回顾
经过前两次的思考,最终还是回到最初的想法上来,利用大量比较合理的电子地图进行模型的训练,看能否产生较好的效果。
前两次的博文链接如下:
遥感影像识别-制作数据集
遥感影像识别-训练策略
本次训练所使用的数据集
地域覆盖了全国几个主要的城市,比如杭州、成都、广州等等,不过一方面为了进一步观察数据集的效果,也为了不浪费算力,因此并未采集各个大城市的地图用以制作数据集,而是随便挑了几个城市中的部分区域用以制作,另一方面的原因也是因为现有的地图软件对于地图的识别很多地方都不是特别精确的,因此选择一个比较准确的标注区域实际上是有点靠运气的,只能挨个挨个去试,而在偏远地区则只有主要道路有标注,因此几乎无法从偏远地区取材制作数据集。
数据集类别分布
数据集中的类别越平衡,效果应该也会稍好些,因此为了查看本次做的数据集质量如何,因此统计了各个类别的像素个数以及百分比。
百分比:
背景: 0.8067575502102572
水域: 0.11571123391477656
道路: 0.029220867620779262
建筑: 0.04831034825418703
数据集大小概念:
总分辨率为:26817.35510821304
相当于104.0张 256X256 的图像
这里可以看出数据集的类别分布还是没那么平衡的,但是这也是在预料之中,因为结合遥感影像的特点,一张图里必然背景充斥了大部分板块,而道路则是最少的,毕竟都是以线条状分布在地图中,且零零散散。
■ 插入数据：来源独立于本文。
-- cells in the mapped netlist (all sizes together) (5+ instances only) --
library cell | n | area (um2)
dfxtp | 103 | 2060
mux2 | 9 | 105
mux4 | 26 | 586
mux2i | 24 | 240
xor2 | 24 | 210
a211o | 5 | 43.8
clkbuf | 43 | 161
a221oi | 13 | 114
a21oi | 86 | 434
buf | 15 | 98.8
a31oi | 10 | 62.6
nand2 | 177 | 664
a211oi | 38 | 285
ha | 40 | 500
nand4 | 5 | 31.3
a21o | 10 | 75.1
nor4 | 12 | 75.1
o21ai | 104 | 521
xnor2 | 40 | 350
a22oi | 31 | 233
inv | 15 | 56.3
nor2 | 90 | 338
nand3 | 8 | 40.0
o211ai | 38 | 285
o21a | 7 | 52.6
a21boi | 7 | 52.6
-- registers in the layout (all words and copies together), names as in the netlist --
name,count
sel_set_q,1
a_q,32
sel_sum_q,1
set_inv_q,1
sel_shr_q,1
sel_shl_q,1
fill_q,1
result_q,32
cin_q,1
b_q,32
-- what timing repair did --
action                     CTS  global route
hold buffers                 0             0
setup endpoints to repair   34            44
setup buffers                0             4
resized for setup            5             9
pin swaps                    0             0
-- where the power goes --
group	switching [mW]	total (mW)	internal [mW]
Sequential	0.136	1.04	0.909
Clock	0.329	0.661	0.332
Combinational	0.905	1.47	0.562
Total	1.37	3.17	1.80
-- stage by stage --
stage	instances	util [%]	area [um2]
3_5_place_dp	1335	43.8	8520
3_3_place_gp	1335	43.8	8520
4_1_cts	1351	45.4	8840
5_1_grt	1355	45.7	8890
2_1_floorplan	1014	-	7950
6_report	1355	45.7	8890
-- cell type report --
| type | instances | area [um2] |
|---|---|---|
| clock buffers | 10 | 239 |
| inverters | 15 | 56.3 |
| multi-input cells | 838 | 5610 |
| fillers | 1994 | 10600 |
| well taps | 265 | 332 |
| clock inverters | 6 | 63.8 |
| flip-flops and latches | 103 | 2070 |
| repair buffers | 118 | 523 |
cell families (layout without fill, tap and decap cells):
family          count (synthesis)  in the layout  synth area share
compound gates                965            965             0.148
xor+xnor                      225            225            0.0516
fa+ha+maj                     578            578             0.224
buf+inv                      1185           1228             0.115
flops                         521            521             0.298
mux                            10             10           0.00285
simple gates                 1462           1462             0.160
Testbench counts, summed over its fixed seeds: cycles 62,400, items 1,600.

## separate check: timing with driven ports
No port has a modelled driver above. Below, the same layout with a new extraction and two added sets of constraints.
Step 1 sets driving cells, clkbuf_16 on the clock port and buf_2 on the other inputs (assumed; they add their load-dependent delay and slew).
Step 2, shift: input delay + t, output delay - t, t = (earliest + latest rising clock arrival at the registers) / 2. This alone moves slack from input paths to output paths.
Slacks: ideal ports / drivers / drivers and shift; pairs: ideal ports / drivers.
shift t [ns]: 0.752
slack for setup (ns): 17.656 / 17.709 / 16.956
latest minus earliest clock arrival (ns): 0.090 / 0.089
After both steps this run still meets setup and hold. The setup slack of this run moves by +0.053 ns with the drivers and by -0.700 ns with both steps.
This is an optimization exercise on Yosys and OpenROAD, whose aim is small area, not a production implementation.
The RTL was checked by simulation tests, not by an equivalence proof against the original design.

==> branch umber <==
==> flow/design.v (excerpt) <==
module pong_top
(
    input i_Clk,                 
    input i_Rst,                 
    input i_UART_RX,
    output o_UART_TX,
    input i_Switch_1,
    input i_Switch_2,
    input i_Switch_3,
    input i_Switch_4,
    output o_LED_1,
    output o_LED_2,
    output o_LED_3,
    output o_LED_4,
    output o_Segment1_A,
    output o_Segment1_B,
    output o_Segment1_C,
    output o_Segment1_D,
    output o_Segment1_E,
    output o_Segment1_F,
    output o_Segment1_G,
    output o_Segment2_A,
    output o_Segment2_B,
    output o_Segment2_C,
    output o_Segment2_D,
    output o_Segment2_E,
    output o_Segment2_F,
    output o_Segment2_G,
    output o_VGA_HSync,
    output o_VGA_VSync,
    output o_VGA_Red_0,
    output o_VGA_Red_1,
    output o_VGA_Red_2,
    output o_VGA_Grn_0,
    output o_VGA_Grn_1,
    output o_VGA_Grn_2,
    output o_VGA_Blu_0,
    output o_VGA_Blu_1,
    output o_VGA_Blu_2
);
    assign o_LED_1 = 1'b0;
    assign o_LED_2 = 1'b0;
    assign o_LED_3 = 1'b0;
    assign o_LED_4 = 1'b0;
    function [9:0] inc10;
        input [9:0] a;
        integer i;
        reg c;
        begin
            c = 1'b1;
            for (i = 0; i < 10; i = i + 1) begin
                inc10[i] = a[i] ^ c;
                c = c & a[i];
            end
        end
  ...
clock: 40.0 ns
lec_check: 0
cap_margin: 20
core_margin: 2
core_utilization: 60
cts_buf_list: sky130_fd_sc_hd__clkbuf_16
cts_cluster_diameter: 150
cts_cluster_size: 50
slew_margin: 20
run.sh (not shown) runs the stock make flow with config.mk's settings and CLKGATE_MAP_FILE= SYNTH_SCRIPT=/design/flow/synth_recipe.tcl, a recipe that flattens the netlist after the stock synthesis.
==> inputs of branch sierra, as changes to branch umber <==
==> flow/flow/run.sh (new file) <==
#!/bin/bash
# Standard layout, with the port buffers made from the smallest buffer cell.
set -euo pipefail
export BUFFER_PORTS_ARGS="-buffer_cell sky130_fd_sc_hd__buf_1"
bash standard.sh > standard.log 2>&1
==> flow/standard.sh (new file) <==
#!/bin/bash
# synth_recipe.tcl (not shown) runs the flow's synth.tcl, then flattens the netlist and writes it again
# the make line also repeats each setting of config.mk as NAME=value (left out here)
make -C /OpenROAD-flow-scripts/flow DESIGN_CONFIG=/design/flow/config.mk WORK_HOME=/design/flow/orfs CLKGATE_MAP_FILE= SYNTH_SCRIPT=/design/flow/synth_recipe.tcl "${@:-finish}"
- CTS_BUF_LIST: sky130_fd_sc_hd__clkbuf_16 -> sky130_fd_sc_hd__clkbuf_8
- CTS_CLUSTER_DIAMETER: 150 -> unset
- CTS_CLUSTER_SIZE: 50 -> 20
removed: flow/run.sh
==> inputs of branch maple, as changes to branch umber <==
==> flow/flow/run.sh (new file) <==
#!/bin/bash
# Standard layout, with the port buffers made from the smallest buffer cell
# and larger clock-tree sink clusters.
set -euo pipefail
export BUFFER_PORTS_ARGS="-buffer_cell sky130_fd_sc_hd__buf_1"
export CTS_ARGS="-sink_clustering_enable -repair_clock_nets -sink_clustering_size 40 -sink_clustering_max_diameter 200 -buf_list sky130_fd_sc_hd__clkbuf_8 -sink_buffer_max_cap_derate 1.0"
bash standard.sh > standard.log 2>&1
==> flow/standard.sh (new file) <==
#!/bin/bash
# synth_recipe.tcl (not shown) runs the flow's synth.tcl, then flattens the netlist and writes it again
# the make line also repeats each setting of config.mk as NAME=value (left out here)
make -C /OpenROAD-flow-scripts/flow DESIGN_CONFIG=/design/flow/config.mk WORK_HOME=/design/flow/orfs CLKGATE_MAP_FILE= SYNTH_SCRIPT=/design/flow/synth_recipe.tcl "${@:-finish}"
- CTS_BUF_LIST: sky130_fd_sc_hd__clkbuf_16 -> sky130_fd_sc_hd__clkbuf_8
- CTS_CLUSTER_DIAMETER: 150 -> unset
- CTS_CLUSTER_SIZE: 50 -> 20
removed: flow/run.sh
==> impl_metrics.json <==
{
  "p_total_uw": 432,
  "seq_share_pct": 35.7,
  "placed_cell_area_sq_um": 10100,
  "status": "timing/DRC/antenna clean",
  "dp_slack_ns": 25.34,
  "clk_share_pct": 5.38
}
-- figures above: branch umber

==> impl_metrics.json <==
{
  "yosysSeqAreaShare_pct": 39.0,
  "critical_path.startpoint": "r_x[3]$_SDFF_PP0_",
  "gp_congestion": 0.883,
  "clk_latency_ns": 0.47,
  "seq_share_pct": 37.0,
  "multi_input_area_sq_um": 5480,
  "placed_cell_area_sq_um": 9890,
  "status": "timing/DRC/antenna clean",
  "clk_share_pct": 3.84,
  "dp_slack_ns": 25.83,
  "worst_clock_skew_ns": 0.0113,
  "p_total_uw": 390,
  "cts_hold_buf": 0
}
-- figures above: branch sierra

==> impl_metrics.json <==
{
  "status": "timing/DRC/antenna clean",
  "pwr_density_cell_nw_per_um2": 37.9,
  "fmax_ghz": 0.0679,
  "placed_cell_area_sq_um": 9890,
  "dp_slack_ns": 25.83,
  "clk_share_pct": 3.84
}
-- figures above: branch maple

port drivers added, routing unchanged:
How much do the figures lean on ideal ports? The routed layouts below were timed once more, with nothing changed but the port constraints. Step 1, drivers: a clkbuf_16 drives i_Clk and a buf_2 each remaining input, both assumed. Step 2, shift: input delay + t, output delay - t, t = (earliest + latest rising clock arrival at the registers) / 2. This alone moves slack from input paths to output paths. Slacks: ideal / step 1 / step 2; pairs: ideal / step 1.
run | t, ns | setup WS [ns] | cell pins on the clock port's net
branch umber | 0.482 | 24.825 / 24.782 / 25.264 | 1
branch sierra | 0.502 | 25.278 / 25.237 / 25.740 | 1
branch maple | 0.502 | 25.278 / 25.237 / 25.740 | 1
After both steps setup and hold are still met in every run listed.
This is an optimization exercise on Yosys and OpenROAD, whose aim is small area and a short achievable clock period, not a production implementation. At most, simulation tests tie the RTL to the original design; equivalence was not proved.

## DCT
module DCT #(parameter horizontal = 1) (
  input wire CLK, input wire RST, input wire i_stb,
  input wire [7:0] i_D0, i_D1, i_D2, i_D3, i_D4, i_D5, i_D6, i_D7,
  output wire o_stb,
  output wire signed [15:0] o_D0, o_D1, o_D2, o_D3, o_D4, o_D5, o_D6, o_D7
);
  wire [8:0] sum1;
  wire n_2;
  wire n_3;
  wire n_4;
  wire n_5;
  wire n_6;
  wire n_7;
  wire n_8;
  wire n_9;
  wire [8:0] sum10;
  wire [8:0] sum11;
  wire n_12;
  wire n_13;
  wire n_14;
  wire n_15;
  wire n_16;
  wire n_17;
  wire n_18;
  wire n_19;
  wire [8:0] sum20;
  wire [8:0] sum21;
  wire n_22;
  wire n_23;
  wire n_24;
  wire n_25;
  wire n_26;
  wire n_27;
  wire n_28;
  wire n_29;
  wire [8:0] sum30;
  wire [8:0] sum31;
  wire n_32;
  wire n_33;
  wire n_34;
  wire n_35;
  wire n_36;
  wire n_37;
  wire n_38;
  wire n_39;
  wire [8:0] sum40;
  wire [9:0] sum59;
  wire n_60;
  wire n_61;
  wire n_62;
  wire n_63;
  wire n_64;
  wire n_65;
  wire n_66;
  wire n_67;
  wire n_68;
  wire [9:0] sum69;
  wire [9:0] sum88;
  wire n_89;
  wire n_90;
  wire n_91;
  wire n_92;
  wire n_93;
  wire n_94;
  wire n_95;
  wire n_96;
  wire n_97;
  wire [9:0] sum98;
  wire [10:0] sum139;
  wire n_140;
  wire n_141;
  wire n_142;
  wire n_143;
  wire n_144;
  wire n_145;
  wire n_146;
  wire n_147;
  wire n_148;
  wire n_149;
  wire [10:0] sum150;
  wire [9:0] sum169;
  wire [9:0] sum179;
  wire [9:0] sum189;
  wire [10:0] sum190;
  wire n_191;
  wire n_192;
  wire n_193;
  wire n_194;
  wire n_195;
  wire n_196;
  wire n_197;
  wire n_198;
  wire n_199;
  wire [11:0] sum200;
  wire n_201;
  wire n_202;
  wire n_203;
  wire n_204;
  wire n_205;
  wire n_206;
  wire n_207;
  wire n_208;
  wire n_209;
  wire [9:0] sum210;
  wire s_288;
  wire c_289;
  wire n_290;
  wire s_291;
  wire c_292;
  wire s_293;
  wire c_294;
  ...
Size in the first run: roughly 2900 cells after synthesis, roughly 430 flip-flops, about 200 I/O pins.
clock: 8.0 ns
lec_check: 0
abc_clock_period_in_ps: 3000
cap_margin: 20
core_margin: 2
core_utilization: 40
place_density: 0.6
setup_slack_margin: 5
slew_margin: 20
synth_hierarchical: 1
synth_minimum_keep_size: 0
run.sh (not shown) runs the stock make flow with config.mk's settings and CLKGATE_MAP_FILE= SYNTH_SCRIPT=/design/flow/synth_recipe.tcl, a recipe that flattens the netlist after the stock synthesis.
Change:
ABC_CLOCK_PERIOD_IN_PS = 3500   (was 3000)
SETUP_SLACK_MARGIN = 4.5   (was 5)
Effect:
- die area does not change
- final cell count went down by 0.77%
- hold slack hardly moves
- fmax went down by 0.74%
- clock-buffer cell count went down by 5
No run of this note included a check of the RTL's function; only the layout flow was run.

* * *

DCT, a different RTL version from the one above (not shown whole).
For scale: about 590 flip-flops, ~200 I/O pins, roughly 35000 µm² of cells after synthesis.
Settings: LEC_CHECK=0, ABC_CLOCK_PERIOD_IN_PS=3000, CAP_MARGIN=20, CORE_MARGIN=2, CORE_UTILIZATION=40, CTS_CLUSTER_DIAMETER=90, CTS_CLUSTER_SIZE=24, PLACE_DENSITY=0.6, SETUP_SLACK_MARGIN=5, SLEW_MARGIN=20, SYNTH_HIERARCHICAL=1, SYNTH_MINIMUM_KEEP_SIZE=0; clock period 8.0 ns.
standard.sh (not shown) runs the stock make flow with config.mk's settings and CLKGATE_MAP_FILE= SYNTH_SCRIPT=/design/flow/synth_recipe.tcl, a recipe that flattens the netlist after the stock synthesis.
==> flow/flow/run.sh <==
#!/bin/bash
# Own layout flow: the standard layout (standard.sh, standard synthesis unchanged),
# with a tighter setup-repair target and plain buffers on the ports.
# Knobs are set in flow/knobs.txt (one make assignment per line).
set -euo pipefail
here=$(pwd)
python3 - "$here" <<'PY'
import sys, shlex
here = sys.argv[1]
s = open(here + '/standard.sh').read()
knobs = [l.strip() for l in open(here + '/flow/knobs.txt') if l.strip() and not l.startswith('#')]
extra = ' '.join(shlex.quote(k) for k in knobs)
s = s.replace('"${@:-finish}"', extra + ' "${@:-finish}"')
open(here + '/standard_own.sh', 'w').write(s)
PY
bash standard_own.sh > "$here/flow_make.log" 2>&1
==> flow/flow/knobs.txt <==
SETUP_SLACK_MARGIN=5.25
BUFFER_PORTS_ARGS=-buffer_cell sky130_fd_sc_hd__buf_1
Rerun with:
==> flow/flow/knobs.txt (replaced) <==
SETUP_SLACK_MARGIN=5.3
BUFFER_PORTS_ARGS=-buffer_cell sky130_fd_sc_hd__buf_1
--- a/flow/config.mk
+++ b/flow/config.mk
@@ -10,6 +10,6 @@
 export CORE_MARGIN = 2
-export CORE_UTILIZATION = 40
+export CORE_UTILIZATION = 60
 export CTS_CLUSTER_DIAMETER = 90
 export CTS_CLUSTER_SIZE = 24
-export PLACE_DENSITY = 0.6
+export PLACE_DENSITY = 0.72
 export SETUP_SLACK_MARGIN = 5
The new run completed without violations.
Wire length shrinks by 2.1%.
Hold slack is about the same.
Synthesized cell count is unchanged.
Flip-flop and latch count does not change.
Register-to-register slack is about the same.
Global-route usage grows by 8.6 points.
Worst setup slack barely changes.
Rerun with:
==> flow/flow/knobs.txt (replaced) <==
SETUP_SLACK_MARGIN=5.35
BUFFER_PORTS_ARGS=-buffer_cell sky130_fd_sc_hd__buf_1
--- a/flow/config.mk
+++ b/flow/config.mk
@@ -10,6 +10,6 @@
 export CORE_MARGIN = 2
-export CORE_UTILIZATION = 60
+export CORE_UTILIZATION = 40
 export CTS_CLUSTER_DIAMETER = 90
 export CTS_CLUSTER_SIZE = 24
-export PLACE_DENSITY = 0.72
+export PLACE_DENSITY = 0.6
 export SETUP_SLACK_MARGIN = 5
=> The changed run passed the timing, design-rule and antenna checks. Maximum frequency rose slightly. Via count fell slightly. Setup slack is better by 0.029 ns. Synthesized cell count does not change. Global-route usage fell by 8.3 points. Flip-flop and latch count does not change. First-iteration DRC count fell by about a fifth. Die area rose by well over a third. Register-to-register slack is better by 0.02 ns. Clock-buffer cell count rose by 7.
Rerun with:
==> flow/flow/knobs.txt (replaced) <==
SETUP_SLACK_MARGIN=5.25
BUFFER_PORTS_ARGS=-buffer_cell sky130_fd_sc_hd__buf_1
--- a/flow/config.mk
+++ b/flow/config.mk
@@ -10,6 +10,6 @@
 export CORE_MARGIN = 2
-export CORE_UTILIZATION = 40
+export CORE_UTILIZATION = 45
 export CTS_CLUSTER_DIAMETER = 90
 export CTS_CLUSTER_SIZE = 24
-export PLACE_DENSITY = 0.6
+export PLACE_DENSITY = 0.7
 export SETUP_SLACK_MARGIN = 5
Utilization climbs by 3.5 points.
Die area falls by 11%.
Sequential cell count stays the same.
Rerun with:
--- a/flow/config.mk
+++ b/flow/config.mk
@@ -10,6 +10,7 @@
 export CORE_MARGIN = 2
-export CORE_UTILIZATION = 45
+export CORE_UTILIZATION = 40
 export CTS_CLUSTER_DIAMETER = 90
 export CTS_CLUSTER_SIZE = 24
-export PLACE_DENSITY = 0.7
+export GPL_ROUTABILITY_DRIVEN = 0
+export PLACE_DENSITY = 0.6
 export SETUP_SLACK_MARGIN = 5
What happened: The new run went through all stages and came out clean; synthesized area stays the same; routed wire length is higher by a few percent; final area is higher slightly; clock-buffer cell count is higher by 5; sequential cell count is unchanged.

[static timing again, ports no longer ideal]
How much do the figures lean on ideal ports? The routed layouts below were timed once more, with nothing changed but the port constraints.
Step 1 sets driving cells, clkbuf_16 on the clock port and buf_2 on the other inputs (assumed; they add their load-dependent delay and slew).
Step 2 adds t to the input delays and takes it off the output delays; t is the mean of the earliest and latest rising clock arrival at the registers after step 1. Input paths then give back, and output paths get back, about the clock's delay inside the block.
Three values: no drivers, after step 1, after step 2; two values: the first two.
run	t, ns	setup slack, ns	latest minus earliest clock arrival (ns)	pins driven straight from the clock port
the first run of note 1	0.666	3.019 / 3.019 / 3.019	0.045 / 0.046	1
the second run of note 1	0.655	2.982 / 2.982 / 2.982	0.046 / 0.046	1
the first run of note 2	0.649	5.292 / 5.238 / 4.892	0.032 / 0.032	1
the second run of note 2	0.668	5.291 / 5.230 / 4.780	0.018 / 0.018	1
the third run of note 2	0.644	5.320 / 5.248 / 4.740	0.038 / 0.038	1
the fourth run of note 2	0.674	5.270 / 5.209 / 4.902	0.044 / 0.045	1
the fifth run of note 2	0.649	5.292 / 5.238 / 4.892	0.032 / 0.032	1
After both steps every run listed still meets setup and hold. The setup slack of the third run of note 2, which loses most, moves by -0.072 ns with the drivers and by -0.580 ns with both steps.
From an optimization exercise on the open Yosys and OpenROAD flow, aimed at small area, a short achievable clock period and few clock cycles; shortcuts taken in it are not production practice.
Only simulation tests tie the RTL to the original design; equivalence was not proved.
Power and IR drop assume default switching activity.

old:
// top_module
module top_module(clk,rst,mem_addr,mem_wdata,mem_rdata,mem_rd,mem_wr,mem_ready);
Size in the first run: roughly 1,600 cells after synthesis, roughly 210 flip-flops, ~53 I/O pins, ~0.013 sq mm of cells after synthesis.
export LEC_CHECK = 0
export ABC_AREA = 1
export CAP_MARGIN = 20
export CORE_MARGIN = 2
export CORE_UTILIZATION = 70
export CTS_BUF_LIST = sky130_fd_sc_hd__clkbuf_8
export CTS_CLUSTER_DIAMETER = 60
export CTS_CLUSTER_SIZE = 10
export SLEW_MARGIN = 20
export SYNTH_MEMORY_MAX_BITS = 16384
create_clock -name core_clock -period 12.0 [get_ports {clk}]
standard.sh (not shown) runs the stock make flow with config.mk's settings and CLKGATE_MAP_FILE= SYNTH_SCRIPT=/design/flow/synth_recipe.tcl, a recipe that flattens the netlist after the stock synthesis.
==> flow/flow/run.sh <==
#!/bin/bash
# Layout flow: the standard flow, with timing repair aimed below the period
# (repair_timing's setup margin) and plain buffers on the ports; the constraints
# are the standard flow's, unchanged.
bash standard.sh SETUP_SLACK_MARGIN=7.25 "BUFFER_PORTS_ARGS=-buffer_cell sky130_fd_sc_hd__buf_2" finish > standard.log 2>&1
Testbench counts of old, summed over its fixed seeds: cycles 7,362.
This is an optimization exercise on Yosys and OpenROAD, whose aim is small area, a short achievable clock period and few clock cycles per item, not a production implementation. Where RTL was checked, it was by simulation tests only, not by an equivalence proof against the original. No activity file was given, so power comes from the tool's default toggle rates.

== lane 1 ==
Design riscv_div, start of the top module:
module riscv_div (
    input  logic        clk,
    input  logic        rst_n,
    input  logic        in_valid,
    input  logic [31:0] op_a,       
    input  logic [31:0] op_b,       
    input  logic [1:0]  opcode,     
    input  logic        out_ready,
    output logic        out_valid,
    output logic [31:0] result
  );
  riscv_alu_div div_i (
    .clk       ( clk       ),
    .rst_n     ( rst_n     ),
    .in_valid  ( in_valid  ),
    .op_a      ( op_a      ),
    .op_b      ( op_b      ),
    .opcode    ( opcode    ),
    .out_ready ( out_ready ),
    .out_valid ( out_valid ),
    .result    ( result    )
  );
endmodule
For scale: roughly 1400 cells after synthesis, ~100 I/O pins, about 12000 µm² of cells after synthesis.
==> flow/config.mk <==
export PLATFORM = sky130hd
export DESIGN_NAME = riscv_div
export DESIGN_NICKNAME = riscv_div
export VERILOG_FILES = /design/flow/design.v
export SDC_FILE = /design/flow/constraint.sdc
export NUM_CORES = 4
export LEC_CHECK = 0
export CAP_MARGIN = 20
export CORE_MARGIN = 2
export CORE_UTILIZATION = 40
export PLACE_DENSITY = 0.6
export SETUP_SLACK_MARGIN = 1.5
export SLEW_MARGIN = 20
==> flow/constraint.sdc <==
create_clock -name core_clock -period 6.0 [get_ports {clk}]
set_input_delay 1.2000 -clock core_clock [delete_from_list [all_inputs] [get_ports {clk}]]
set_output_delay 1.2000 -clock core_clock [all_outputs]
set_load 0.01 [all_outputs]
run.sh (not shown) runs the stock make flow with config.mk's settings and CLKGATE_MAP_FILE= SYNTH_SCRIPT=/design/flow/synth_recipe.tcl, a recipe that flattens the netlist after the stock synthesis.
Testbench counts of lane 1, summed over its fixed seeds: cycles 27,308, items 3,200.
而建筑与水域情况也和道路差不了太多。因此除去背景,后三类的分布还是较为均匀的。
训练模型
本次并未再使用前文所提及的 DeepLabV3+ 模型,而是重新换了一个网络模型 Unet 来试了一下。
至于为什么,会在下文提及。
在将数据集放到 Unet 中训练之前,先利用一个比赛的数据集跑了一下效果,如下图。
这是把训练的数据集拿出来再预测了一下,基本上整个模型对原数据集拟合的效果还是可以的,但是这个说明不了什么问题,接下来把该模型用来预测我最近做的数据集上看效果咋样。
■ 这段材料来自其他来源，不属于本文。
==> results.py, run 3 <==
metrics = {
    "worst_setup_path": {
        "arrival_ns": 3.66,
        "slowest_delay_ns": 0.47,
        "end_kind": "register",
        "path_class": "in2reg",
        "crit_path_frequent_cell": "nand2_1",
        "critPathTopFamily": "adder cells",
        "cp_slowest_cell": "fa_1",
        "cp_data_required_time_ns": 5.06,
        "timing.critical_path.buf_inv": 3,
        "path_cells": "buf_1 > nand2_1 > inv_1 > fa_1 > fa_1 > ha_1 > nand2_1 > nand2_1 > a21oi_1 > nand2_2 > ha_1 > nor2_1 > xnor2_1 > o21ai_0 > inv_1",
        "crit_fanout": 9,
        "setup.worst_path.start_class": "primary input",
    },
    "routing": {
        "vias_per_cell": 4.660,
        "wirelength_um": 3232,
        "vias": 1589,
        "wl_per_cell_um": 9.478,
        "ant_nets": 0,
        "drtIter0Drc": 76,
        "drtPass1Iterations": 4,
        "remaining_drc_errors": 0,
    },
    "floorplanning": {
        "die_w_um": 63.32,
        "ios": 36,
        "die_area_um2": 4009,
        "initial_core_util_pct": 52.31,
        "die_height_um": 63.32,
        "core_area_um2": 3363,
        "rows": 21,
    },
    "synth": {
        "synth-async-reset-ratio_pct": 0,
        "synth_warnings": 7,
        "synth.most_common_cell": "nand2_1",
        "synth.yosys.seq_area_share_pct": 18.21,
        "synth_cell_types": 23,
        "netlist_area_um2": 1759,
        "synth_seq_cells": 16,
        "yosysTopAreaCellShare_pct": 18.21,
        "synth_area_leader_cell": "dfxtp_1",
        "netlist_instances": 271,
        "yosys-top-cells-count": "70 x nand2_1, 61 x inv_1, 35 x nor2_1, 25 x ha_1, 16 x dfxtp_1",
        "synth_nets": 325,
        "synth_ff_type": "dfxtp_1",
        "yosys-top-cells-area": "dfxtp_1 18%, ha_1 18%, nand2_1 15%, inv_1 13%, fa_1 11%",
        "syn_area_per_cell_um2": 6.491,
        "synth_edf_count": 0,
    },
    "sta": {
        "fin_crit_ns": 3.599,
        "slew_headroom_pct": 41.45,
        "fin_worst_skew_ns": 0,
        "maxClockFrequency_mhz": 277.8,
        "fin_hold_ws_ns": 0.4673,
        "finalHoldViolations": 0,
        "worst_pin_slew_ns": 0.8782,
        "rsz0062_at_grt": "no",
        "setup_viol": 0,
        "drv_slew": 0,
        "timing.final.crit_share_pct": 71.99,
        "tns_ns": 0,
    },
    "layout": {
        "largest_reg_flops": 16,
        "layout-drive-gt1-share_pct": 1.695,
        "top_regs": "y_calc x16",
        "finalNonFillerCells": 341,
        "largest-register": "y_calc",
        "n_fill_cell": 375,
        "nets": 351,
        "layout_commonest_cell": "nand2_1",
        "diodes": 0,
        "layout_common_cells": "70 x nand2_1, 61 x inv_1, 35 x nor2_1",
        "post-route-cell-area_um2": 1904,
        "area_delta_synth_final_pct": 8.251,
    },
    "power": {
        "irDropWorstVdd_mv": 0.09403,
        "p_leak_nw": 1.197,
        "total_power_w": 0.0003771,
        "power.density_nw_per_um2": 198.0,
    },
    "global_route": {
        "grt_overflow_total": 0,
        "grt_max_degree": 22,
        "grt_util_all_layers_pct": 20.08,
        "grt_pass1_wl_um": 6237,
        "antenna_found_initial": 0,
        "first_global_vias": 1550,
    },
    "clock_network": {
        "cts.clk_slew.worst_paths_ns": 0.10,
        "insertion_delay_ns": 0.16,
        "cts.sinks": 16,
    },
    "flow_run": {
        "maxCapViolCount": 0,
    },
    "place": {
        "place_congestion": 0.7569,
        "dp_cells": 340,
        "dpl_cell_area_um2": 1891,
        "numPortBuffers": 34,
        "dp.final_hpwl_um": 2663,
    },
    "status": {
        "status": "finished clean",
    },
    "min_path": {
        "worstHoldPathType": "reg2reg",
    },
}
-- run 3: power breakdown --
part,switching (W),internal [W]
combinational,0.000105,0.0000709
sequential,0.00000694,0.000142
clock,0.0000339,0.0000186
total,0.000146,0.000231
这就可以看出预测的效果比较差了,但是仔细看的话,还是能看到水域和道路还是能分的清的,但是由于参与训练的数据集比较少,只有五张图像,能有这个样子还是不错了。Unet的预测效果比较平滑,同时为了试试其它模型的效果,所以这次没有用之前的模型。
目前的模型还正在训练中,正是使用的新数据集,不过数量也不算特别多,但相较于上述使用的数据集还是要多一些的。